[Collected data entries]

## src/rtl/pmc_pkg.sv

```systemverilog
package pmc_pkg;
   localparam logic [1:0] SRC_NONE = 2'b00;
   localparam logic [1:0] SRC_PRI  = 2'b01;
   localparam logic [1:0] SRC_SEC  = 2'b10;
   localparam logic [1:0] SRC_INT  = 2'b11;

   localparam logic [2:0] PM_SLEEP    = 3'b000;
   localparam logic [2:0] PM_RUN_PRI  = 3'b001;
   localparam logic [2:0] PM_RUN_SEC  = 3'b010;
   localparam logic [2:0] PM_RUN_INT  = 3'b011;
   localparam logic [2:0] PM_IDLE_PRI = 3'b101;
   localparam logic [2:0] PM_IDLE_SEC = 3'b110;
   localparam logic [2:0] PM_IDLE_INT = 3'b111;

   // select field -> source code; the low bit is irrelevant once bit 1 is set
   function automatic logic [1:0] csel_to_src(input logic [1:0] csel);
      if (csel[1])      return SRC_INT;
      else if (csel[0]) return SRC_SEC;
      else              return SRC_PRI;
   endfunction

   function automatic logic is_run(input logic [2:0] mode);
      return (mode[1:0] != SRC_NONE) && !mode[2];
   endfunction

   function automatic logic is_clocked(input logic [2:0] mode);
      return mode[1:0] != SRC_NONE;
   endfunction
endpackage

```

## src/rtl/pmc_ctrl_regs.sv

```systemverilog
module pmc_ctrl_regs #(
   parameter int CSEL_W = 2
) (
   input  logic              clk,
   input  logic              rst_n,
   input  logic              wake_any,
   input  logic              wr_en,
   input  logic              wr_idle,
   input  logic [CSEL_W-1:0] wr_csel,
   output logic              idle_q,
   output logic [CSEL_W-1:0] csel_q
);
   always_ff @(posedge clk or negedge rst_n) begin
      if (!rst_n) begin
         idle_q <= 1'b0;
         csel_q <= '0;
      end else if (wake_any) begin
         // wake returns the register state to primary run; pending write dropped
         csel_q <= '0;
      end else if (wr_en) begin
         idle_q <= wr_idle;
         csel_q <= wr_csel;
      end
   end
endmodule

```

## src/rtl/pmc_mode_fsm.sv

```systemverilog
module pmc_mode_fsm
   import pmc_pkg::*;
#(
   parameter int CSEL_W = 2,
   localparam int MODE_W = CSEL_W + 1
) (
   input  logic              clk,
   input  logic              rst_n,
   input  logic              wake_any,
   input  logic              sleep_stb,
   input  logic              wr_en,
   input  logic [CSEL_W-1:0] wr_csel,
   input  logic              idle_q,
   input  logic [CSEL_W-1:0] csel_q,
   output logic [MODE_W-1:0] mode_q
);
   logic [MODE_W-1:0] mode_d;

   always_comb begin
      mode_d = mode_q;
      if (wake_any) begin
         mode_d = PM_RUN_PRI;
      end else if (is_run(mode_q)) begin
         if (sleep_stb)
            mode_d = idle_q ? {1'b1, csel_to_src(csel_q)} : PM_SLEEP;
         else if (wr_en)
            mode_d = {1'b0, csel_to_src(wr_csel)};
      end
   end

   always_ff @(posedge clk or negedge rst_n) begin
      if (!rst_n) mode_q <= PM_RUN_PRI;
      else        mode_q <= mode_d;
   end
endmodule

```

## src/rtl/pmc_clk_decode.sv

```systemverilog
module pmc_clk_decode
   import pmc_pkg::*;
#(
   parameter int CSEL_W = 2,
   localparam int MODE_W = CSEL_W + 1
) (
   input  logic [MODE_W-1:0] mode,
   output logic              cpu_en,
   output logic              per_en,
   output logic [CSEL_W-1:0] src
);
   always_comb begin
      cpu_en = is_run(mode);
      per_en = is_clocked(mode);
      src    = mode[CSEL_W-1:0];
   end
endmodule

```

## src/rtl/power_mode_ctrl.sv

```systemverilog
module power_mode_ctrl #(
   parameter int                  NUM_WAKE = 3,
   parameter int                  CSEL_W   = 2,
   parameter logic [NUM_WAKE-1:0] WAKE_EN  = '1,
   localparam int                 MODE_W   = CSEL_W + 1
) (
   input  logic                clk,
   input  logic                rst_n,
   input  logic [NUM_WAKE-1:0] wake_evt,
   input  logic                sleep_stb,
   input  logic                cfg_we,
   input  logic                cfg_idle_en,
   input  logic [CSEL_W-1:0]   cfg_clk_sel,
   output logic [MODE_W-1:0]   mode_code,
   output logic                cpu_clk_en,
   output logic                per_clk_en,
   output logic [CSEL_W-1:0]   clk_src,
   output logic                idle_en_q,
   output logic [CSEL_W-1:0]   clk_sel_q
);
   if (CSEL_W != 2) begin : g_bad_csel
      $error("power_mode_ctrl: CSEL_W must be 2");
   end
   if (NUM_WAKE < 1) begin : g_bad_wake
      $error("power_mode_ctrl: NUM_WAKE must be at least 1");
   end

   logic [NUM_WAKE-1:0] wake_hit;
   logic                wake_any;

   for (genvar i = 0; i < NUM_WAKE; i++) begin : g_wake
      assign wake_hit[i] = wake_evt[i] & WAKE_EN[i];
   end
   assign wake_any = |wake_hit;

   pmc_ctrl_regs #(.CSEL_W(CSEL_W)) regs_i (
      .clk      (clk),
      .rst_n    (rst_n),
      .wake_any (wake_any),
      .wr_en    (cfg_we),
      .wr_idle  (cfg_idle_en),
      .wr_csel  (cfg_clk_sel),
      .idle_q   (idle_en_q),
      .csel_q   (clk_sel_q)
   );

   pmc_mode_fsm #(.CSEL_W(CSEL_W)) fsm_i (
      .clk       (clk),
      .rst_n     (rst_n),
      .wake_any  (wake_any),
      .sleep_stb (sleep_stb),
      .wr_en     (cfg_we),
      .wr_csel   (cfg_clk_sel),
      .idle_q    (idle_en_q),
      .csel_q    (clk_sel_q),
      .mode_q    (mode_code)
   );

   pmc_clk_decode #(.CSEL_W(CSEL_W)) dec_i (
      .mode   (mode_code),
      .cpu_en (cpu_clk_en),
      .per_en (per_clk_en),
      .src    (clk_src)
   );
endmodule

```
* * *
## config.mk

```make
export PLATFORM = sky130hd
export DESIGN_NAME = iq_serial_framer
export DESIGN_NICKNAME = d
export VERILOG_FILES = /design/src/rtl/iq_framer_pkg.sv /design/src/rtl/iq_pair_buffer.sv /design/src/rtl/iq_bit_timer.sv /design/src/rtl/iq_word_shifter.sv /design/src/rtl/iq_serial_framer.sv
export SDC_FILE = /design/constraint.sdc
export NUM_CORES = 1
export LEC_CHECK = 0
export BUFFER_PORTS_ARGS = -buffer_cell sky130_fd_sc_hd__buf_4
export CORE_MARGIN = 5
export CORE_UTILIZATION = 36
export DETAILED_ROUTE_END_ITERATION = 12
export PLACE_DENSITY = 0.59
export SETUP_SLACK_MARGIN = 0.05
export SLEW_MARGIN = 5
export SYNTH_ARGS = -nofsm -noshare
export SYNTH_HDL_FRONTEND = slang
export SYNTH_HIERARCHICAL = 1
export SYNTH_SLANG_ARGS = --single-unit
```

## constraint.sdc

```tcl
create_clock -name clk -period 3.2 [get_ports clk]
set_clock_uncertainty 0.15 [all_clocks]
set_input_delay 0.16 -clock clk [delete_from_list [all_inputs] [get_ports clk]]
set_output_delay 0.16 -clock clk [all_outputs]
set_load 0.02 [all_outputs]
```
--
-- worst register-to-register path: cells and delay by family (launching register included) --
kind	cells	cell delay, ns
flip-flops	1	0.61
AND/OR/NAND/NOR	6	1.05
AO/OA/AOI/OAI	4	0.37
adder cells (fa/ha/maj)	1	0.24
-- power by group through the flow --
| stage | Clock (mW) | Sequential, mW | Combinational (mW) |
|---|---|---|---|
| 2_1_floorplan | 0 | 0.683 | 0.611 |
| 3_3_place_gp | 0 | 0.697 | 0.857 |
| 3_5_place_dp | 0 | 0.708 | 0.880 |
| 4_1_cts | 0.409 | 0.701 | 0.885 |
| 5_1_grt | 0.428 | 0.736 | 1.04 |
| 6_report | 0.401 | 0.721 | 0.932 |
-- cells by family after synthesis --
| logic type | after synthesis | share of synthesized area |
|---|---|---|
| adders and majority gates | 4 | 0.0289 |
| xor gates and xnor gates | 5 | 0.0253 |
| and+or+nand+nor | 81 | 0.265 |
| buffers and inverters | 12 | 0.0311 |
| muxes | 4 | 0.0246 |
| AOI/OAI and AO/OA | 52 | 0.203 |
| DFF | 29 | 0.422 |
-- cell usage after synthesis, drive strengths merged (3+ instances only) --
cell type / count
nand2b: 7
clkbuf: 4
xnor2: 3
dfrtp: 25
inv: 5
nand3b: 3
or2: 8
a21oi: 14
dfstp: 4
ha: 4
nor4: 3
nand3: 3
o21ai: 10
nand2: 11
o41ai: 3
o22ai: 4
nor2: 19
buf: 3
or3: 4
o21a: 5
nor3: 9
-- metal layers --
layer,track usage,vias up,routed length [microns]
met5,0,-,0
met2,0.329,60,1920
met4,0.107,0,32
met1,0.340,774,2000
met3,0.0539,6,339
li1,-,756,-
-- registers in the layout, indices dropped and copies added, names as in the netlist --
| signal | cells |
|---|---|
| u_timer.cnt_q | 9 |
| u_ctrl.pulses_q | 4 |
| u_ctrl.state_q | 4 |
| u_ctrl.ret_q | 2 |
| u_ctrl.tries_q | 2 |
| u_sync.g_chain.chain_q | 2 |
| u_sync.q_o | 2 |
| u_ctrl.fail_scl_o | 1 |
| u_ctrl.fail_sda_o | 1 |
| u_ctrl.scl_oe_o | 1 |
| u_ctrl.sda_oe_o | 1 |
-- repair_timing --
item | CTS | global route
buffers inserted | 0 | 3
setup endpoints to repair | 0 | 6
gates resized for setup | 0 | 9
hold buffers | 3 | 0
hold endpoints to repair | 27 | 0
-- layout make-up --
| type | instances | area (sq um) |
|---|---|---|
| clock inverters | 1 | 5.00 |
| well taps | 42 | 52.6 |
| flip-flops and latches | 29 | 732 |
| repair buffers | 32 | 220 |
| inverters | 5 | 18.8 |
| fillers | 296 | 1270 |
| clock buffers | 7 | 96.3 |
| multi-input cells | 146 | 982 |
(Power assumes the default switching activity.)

» **Problem details**:
Give the count of lines above that include the word "flip", stating no other information.

» **Output for this task**:
2